WHAT IS REQUIRED |
Every line of the entries below that mentions "second" is to be copied out.

PROVIDED MATERIAL |
-=-=-

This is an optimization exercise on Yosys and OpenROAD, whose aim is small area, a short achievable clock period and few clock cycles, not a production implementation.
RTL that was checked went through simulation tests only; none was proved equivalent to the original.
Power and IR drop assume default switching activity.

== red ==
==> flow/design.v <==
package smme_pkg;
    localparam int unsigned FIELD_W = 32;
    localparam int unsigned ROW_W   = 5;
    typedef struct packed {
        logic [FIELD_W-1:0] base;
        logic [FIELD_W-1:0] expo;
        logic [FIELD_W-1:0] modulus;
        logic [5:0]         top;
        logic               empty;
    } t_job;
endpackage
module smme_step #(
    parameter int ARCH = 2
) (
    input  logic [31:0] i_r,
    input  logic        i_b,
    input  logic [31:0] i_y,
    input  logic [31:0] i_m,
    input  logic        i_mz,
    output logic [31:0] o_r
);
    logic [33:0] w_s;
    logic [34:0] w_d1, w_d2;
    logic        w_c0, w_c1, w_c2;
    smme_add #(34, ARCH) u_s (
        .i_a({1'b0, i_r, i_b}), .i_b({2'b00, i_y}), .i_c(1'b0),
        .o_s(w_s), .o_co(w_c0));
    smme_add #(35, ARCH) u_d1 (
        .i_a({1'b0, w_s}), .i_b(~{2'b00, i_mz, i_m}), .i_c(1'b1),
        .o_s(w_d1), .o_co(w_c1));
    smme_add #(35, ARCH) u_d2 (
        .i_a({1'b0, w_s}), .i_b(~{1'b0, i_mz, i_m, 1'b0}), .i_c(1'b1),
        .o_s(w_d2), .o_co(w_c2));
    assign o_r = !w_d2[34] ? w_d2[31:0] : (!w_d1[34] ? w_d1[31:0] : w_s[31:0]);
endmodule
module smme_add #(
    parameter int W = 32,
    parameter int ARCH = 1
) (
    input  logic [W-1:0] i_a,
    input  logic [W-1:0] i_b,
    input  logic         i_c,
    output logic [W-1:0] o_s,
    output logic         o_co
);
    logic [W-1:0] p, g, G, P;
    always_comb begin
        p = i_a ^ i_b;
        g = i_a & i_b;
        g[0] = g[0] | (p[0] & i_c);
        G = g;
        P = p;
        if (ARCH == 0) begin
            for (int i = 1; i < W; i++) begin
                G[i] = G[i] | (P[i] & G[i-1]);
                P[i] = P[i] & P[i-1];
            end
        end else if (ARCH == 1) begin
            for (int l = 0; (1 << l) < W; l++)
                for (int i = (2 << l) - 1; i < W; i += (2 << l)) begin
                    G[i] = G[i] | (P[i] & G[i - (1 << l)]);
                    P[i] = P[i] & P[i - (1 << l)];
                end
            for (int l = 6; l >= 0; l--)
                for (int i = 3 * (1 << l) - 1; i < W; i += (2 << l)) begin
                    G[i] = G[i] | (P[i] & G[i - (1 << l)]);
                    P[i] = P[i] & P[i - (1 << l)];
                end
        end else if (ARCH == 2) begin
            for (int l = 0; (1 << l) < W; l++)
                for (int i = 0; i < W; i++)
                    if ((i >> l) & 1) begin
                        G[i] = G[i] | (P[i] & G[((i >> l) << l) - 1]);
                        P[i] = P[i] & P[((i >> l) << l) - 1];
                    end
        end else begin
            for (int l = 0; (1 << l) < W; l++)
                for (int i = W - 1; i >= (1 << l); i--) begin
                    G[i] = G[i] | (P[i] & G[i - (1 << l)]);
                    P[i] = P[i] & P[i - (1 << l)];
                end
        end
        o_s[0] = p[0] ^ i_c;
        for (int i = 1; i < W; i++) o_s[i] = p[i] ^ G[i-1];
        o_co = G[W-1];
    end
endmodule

-=-=-

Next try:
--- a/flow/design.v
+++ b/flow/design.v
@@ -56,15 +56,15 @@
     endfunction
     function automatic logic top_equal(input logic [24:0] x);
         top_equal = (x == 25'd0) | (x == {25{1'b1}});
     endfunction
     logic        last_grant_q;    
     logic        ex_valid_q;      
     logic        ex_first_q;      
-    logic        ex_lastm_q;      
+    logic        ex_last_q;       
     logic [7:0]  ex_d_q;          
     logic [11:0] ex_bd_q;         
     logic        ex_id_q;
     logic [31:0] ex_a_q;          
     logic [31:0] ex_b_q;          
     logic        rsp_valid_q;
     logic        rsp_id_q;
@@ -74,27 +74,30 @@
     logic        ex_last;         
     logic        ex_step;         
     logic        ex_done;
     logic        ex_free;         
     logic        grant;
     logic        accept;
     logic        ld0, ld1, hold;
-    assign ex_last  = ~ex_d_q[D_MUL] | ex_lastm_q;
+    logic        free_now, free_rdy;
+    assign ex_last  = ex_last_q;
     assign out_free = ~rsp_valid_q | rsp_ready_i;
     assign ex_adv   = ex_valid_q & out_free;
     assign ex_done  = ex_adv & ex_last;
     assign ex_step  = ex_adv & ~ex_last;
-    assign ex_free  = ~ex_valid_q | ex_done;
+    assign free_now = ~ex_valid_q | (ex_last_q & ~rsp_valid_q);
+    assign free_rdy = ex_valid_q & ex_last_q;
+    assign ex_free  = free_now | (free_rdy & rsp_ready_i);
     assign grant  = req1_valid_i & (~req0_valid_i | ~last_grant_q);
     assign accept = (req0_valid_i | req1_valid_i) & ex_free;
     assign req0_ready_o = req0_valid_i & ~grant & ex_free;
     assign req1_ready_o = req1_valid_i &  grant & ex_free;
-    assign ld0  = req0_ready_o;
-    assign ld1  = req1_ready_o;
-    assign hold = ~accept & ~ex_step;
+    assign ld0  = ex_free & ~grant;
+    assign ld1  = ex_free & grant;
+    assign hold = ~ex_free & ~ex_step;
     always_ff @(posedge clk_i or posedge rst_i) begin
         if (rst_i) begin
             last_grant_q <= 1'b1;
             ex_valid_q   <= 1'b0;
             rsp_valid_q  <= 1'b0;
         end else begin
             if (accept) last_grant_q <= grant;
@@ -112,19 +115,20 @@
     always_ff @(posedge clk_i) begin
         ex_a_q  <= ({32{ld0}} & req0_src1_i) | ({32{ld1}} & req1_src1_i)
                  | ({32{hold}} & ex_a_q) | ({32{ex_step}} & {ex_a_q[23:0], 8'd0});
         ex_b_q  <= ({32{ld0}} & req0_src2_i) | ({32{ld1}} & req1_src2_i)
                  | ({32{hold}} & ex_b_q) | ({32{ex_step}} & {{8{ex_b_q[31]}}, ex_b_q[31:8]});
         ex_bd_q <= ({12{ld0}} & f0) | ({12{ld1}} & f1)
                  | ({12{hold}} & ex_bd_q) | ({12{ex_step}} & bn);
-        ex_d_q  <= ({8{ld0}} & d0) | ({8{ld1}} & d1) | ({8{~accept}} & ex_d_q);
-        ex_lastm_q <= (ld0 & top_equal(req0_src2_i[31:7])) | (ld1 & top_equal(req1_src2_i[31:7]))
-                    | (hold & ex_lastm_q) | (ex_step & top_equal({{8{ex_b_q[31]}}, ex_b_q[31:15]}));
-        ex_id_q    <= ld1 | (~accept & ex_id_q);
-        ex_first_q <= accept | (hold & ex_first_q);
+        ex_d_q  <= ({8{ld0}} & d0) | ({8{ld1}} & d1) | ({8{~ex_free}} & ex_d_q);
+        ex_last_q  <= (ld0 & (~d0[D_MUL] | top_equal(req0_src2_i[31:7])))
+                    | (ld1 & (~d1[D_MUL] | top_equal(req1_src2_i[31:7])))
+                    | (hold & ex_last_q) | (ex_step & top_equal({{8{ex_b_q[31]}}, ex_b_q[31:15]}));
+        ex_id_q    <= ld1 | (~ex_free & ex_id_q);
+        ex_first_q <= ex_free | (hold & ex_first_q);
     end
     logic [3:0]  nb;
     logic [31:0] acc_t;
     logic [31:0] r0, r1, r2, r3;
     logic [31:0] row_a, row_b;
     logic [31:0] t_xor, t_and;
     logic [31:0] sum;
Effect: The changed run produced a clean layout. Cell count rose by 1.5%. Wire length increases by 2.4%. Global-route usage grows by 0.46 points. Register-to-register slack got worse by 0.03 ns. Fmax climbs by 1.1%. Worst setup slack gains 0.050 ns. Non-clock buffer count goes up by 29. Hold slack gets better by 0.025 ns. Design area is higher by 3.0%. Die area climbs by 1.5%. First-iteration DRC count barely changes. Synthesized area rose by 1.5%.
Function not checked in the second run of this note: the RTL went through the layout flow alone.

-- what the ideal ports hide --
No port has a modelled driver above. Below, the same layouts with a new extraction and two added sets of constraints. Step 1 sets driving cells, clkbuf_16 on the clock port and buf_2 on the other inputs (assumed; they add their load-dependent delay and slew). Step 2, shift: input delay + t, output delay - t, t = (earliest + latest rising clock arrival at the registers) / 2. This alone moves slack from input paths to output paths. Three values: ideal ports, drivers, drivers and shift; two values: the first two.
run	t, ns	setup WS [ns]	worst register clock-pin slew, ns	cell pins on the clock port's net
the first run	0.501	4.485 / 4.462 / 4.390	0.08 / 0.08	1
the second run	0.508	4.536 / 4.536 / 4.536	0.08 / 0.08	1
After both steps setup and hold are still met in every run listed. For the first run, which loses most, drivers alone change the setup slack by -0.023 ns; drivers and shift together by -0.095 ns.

-=-=-

FINISHED TASK |
Function not checked in the second run of this note: the RTL went through the layout flow alone.
the second run	0.508	4.536 / 4.536 / 4.536	0.08 / 0.08	1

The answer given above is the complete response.